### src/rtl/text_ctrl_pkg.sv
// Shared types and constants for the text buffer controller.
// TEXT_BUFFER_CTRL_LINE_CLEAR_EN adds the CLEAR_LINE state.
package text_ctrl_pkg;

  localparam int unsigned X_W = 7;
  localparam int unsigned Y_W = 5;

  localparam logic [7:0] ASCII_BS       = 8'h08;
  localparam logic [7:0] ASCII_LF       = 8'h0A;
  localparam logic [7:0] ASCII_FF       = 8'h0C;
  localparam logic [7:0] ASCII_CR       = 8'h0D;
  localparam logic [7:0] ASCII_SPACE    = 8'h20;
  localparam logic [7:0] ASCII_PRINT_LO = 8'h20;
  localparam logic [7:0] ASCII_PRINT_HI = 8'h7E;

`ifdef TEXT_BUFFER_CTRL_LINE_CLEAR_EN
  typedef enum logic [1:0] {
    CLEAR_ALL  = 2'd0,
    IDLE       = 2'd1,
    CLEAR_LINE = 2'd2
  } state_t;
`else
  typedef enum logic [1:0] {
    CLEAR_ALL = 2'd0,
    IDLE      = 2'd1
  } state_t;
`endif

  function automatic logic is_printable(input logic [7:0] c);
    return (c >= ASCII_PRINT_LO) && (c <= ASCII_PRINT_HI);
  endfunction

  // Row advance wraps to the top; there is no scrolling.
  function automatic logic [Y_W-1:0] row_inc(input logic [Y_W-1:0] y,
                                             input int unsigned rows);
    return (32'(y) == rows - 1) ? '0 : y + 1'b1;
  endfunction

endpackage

---

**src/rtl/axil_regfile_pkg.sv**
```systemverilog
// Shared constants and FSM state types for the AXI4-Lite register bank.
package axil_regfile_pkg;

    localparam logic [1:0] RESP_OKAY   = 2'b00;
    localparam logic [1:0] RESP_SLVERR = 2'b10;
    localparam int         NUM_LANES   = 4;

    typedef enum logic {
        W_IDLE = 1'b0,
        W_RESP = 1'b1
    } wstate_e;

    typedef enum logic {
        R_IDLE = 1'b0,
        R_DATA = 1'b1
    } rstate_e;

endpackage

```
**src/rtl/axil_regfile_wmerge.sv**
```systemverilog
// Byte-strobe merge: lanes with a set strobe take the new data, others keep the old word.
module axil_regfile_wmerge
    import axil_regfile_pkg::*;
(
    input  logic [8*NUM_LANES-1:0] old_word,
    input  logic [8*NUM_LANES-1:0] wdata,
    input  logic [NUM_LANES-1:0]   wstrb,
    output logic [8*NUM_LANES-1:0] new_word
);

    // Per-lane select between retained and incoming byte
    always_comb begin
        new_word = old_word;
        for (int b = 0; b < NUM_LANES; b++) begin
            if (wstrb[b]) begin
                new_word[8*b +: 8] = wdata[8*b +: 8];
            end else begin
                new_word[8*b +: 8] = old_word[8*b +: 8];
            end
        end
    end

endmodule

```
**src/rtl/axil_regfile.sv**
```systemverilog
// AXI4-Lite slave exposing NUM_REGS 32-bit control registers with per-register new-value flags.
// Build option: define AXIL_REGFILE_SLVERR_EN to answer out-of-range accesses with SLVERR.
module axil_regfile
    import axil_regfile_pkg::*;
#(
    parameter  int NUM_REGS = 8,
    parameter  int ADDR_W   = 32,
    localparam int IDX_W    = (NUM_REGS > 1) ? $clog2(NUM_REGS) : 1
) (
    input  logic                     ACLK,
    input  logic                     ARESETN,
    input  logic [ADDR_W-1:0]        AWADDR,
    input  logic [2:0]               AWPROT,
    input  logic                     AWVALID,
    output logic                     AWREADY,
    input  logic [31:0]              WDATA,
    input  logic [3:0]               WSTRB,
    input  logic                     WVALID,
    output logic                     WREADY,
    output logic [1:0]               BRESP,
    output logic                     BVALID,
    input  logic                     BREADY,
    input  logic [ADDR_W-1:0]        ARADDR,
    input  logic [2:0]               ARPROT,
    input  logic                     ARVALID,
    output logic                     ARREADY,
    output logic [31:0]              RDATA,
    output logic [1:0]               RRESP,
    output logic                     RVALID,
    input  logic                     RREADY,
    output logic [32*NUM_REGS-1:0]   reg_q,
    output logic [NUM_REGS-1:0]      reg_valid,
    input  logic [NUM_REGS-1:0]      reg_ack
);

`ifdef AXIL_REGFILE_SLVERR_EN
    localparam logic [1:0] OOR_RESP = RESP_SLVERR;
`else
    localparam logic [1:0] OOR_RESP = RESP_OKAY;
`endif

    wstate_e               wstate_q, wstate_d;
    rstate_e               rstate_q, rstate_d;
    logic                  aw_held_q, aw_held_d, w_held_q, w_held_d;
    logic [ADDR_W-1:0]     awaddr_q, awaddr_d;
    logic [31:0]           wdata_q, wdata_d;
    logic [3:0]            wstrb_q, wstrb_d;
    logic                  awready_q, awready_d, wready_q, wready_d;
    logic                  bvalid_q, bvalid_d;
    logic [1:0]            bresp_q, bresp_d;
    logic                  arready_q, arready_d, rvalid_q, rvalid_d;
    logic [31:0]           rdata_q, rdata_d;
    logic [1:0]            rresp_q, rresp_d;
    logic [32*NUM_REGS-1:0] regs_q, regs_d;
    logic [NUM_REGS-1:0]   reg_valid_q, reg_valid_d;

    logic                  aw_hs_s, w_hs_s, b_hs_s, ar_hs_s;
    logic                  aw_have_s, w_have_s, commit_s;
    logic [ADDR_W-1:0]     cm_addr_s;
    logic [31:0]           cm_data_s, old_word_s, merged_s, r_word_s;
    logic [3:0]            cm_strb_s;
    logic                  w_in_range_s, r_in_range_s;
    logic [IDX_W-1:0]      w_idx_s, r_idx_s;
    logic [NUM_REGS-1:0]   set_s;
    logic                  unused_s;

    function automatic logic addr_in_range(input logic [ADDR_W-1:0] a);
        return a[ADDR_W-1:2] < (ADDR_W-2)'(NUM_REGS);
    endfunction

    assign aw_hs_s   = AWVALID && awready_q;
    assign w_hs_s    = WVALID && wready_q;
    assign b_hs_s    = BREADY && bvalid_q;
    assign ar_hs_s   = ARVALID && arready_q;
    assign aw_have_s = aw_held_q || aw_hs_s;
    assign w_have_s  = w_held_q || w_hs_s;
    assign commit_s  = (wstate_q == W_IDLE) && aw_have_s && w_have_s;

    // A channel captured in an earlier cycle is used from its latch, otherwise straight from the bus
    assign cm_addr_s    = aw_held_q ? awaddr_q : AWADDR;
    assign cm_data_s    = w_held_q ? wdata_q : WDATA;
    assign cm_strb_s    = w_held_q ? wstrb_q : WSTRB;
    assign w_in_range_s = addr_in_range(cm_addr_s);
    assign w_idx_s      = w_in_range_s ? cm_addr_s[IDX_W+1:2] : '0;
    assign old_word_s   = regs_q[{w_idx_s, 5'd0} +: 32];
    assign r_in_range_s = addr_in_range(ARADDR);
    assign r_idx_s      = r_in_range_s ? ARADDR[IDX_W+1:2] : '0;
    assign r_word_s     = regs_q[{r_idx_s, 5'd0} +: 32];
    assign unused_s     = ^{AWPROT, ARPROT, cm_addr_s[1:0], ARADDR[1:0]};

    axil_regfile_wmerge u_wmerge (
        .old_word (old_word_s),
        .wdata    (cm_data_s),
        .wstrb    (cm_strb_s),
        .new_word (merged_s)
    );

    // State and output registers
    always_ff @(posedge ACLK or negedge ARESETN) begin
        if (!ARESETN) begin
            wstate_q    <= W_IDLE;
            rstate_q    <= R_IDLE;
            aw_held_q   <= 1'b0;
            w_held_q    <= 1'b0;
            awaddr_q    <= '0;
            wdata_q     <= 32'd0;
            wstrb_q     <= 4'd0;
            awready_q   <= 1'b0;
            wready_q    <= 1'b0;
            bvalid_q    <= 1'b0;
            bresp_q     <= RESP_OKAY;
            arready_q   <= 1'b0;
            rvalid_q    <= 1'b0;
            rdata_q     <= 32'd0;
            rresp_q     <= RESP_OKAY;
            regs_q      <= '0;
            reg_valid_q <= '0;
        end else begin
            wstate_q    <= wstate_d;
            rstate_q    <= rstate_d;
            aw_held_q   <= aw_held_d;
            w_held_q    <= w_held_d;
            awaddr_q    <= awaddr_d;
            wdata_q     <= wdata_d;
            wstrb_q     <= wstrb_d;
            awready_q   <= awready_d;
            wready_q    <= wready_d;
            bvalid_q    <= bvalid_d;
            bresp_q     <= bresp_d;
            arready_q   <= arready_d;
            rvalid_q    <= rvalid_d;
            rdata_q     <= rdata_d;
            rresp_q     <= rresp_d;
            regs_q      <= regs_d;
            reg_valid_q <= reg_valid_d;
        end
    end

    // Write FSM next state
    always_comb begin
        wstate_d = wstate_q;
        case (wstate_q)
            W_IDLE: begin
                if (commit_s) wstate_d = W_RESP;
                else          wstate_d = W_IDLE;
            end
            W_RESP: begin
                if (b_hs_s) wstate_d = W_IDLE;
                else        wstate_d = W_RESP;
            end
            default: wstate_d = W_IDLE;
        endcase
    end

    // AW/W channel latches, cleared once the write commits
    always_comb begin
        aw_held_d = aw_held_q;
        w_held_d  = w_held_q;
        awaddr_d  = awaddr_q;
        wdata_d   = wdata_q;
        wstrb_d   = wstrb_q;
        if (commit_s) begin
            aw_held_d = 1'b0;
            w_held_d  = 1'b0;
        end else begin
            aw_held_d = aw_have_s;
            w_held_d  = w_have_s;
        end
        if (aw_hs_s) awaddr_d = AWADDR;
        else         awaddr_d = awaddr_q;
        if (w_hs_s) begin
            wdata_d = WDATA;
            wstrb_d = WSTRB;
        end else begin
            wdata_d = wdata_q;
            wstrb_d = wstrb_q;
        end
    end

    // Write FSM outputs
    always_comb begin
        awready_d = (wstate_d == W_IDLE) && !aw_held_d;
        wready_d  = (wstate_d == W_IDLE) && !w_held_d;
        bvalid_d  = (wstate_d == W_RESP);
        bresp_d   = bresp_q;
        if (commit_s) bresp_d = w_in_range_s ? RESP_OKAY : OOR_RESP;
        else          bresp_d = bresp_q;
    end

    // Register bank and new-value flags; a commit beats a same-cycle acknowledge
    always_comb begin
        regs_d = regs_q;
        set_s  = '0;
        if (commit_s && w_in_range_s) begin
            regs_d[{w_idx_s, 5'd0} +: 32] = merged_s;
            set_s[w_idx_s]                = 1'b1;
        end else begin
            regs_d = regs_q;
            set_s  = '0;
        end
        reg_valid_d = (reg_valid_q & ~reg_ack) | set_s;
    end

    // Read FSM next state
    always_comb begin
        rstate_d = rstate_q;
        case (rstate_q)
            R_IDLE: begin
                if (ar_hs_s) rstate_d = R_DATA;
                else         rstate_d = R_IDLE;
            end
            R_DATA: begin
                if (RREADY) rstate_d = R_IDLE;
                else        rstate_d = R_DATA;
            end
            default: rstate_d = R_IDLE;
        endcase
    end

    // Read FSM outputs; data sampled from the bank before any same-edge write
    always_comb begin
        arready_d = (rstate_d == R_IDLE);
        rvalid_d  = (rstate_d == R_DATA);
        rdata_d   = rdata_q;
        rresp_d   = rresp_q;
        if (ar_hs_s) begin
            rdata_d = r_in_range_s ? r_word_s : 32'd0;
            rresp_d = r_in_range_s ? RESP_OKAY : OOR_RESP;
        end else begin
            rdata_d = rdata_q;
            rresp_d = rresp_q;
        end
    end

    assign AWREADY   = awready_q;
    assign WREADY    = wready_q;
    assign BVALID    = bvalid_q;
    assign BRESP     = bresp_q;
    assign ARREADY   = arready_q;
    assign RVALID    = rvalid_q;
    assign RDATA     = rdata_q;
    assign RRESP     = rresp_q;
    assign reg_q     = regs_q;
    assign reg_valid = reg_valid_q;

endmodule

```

Task brief – Work out how many lines in this data contain "outputs". Only that number should be given.

Result for this exercise – 2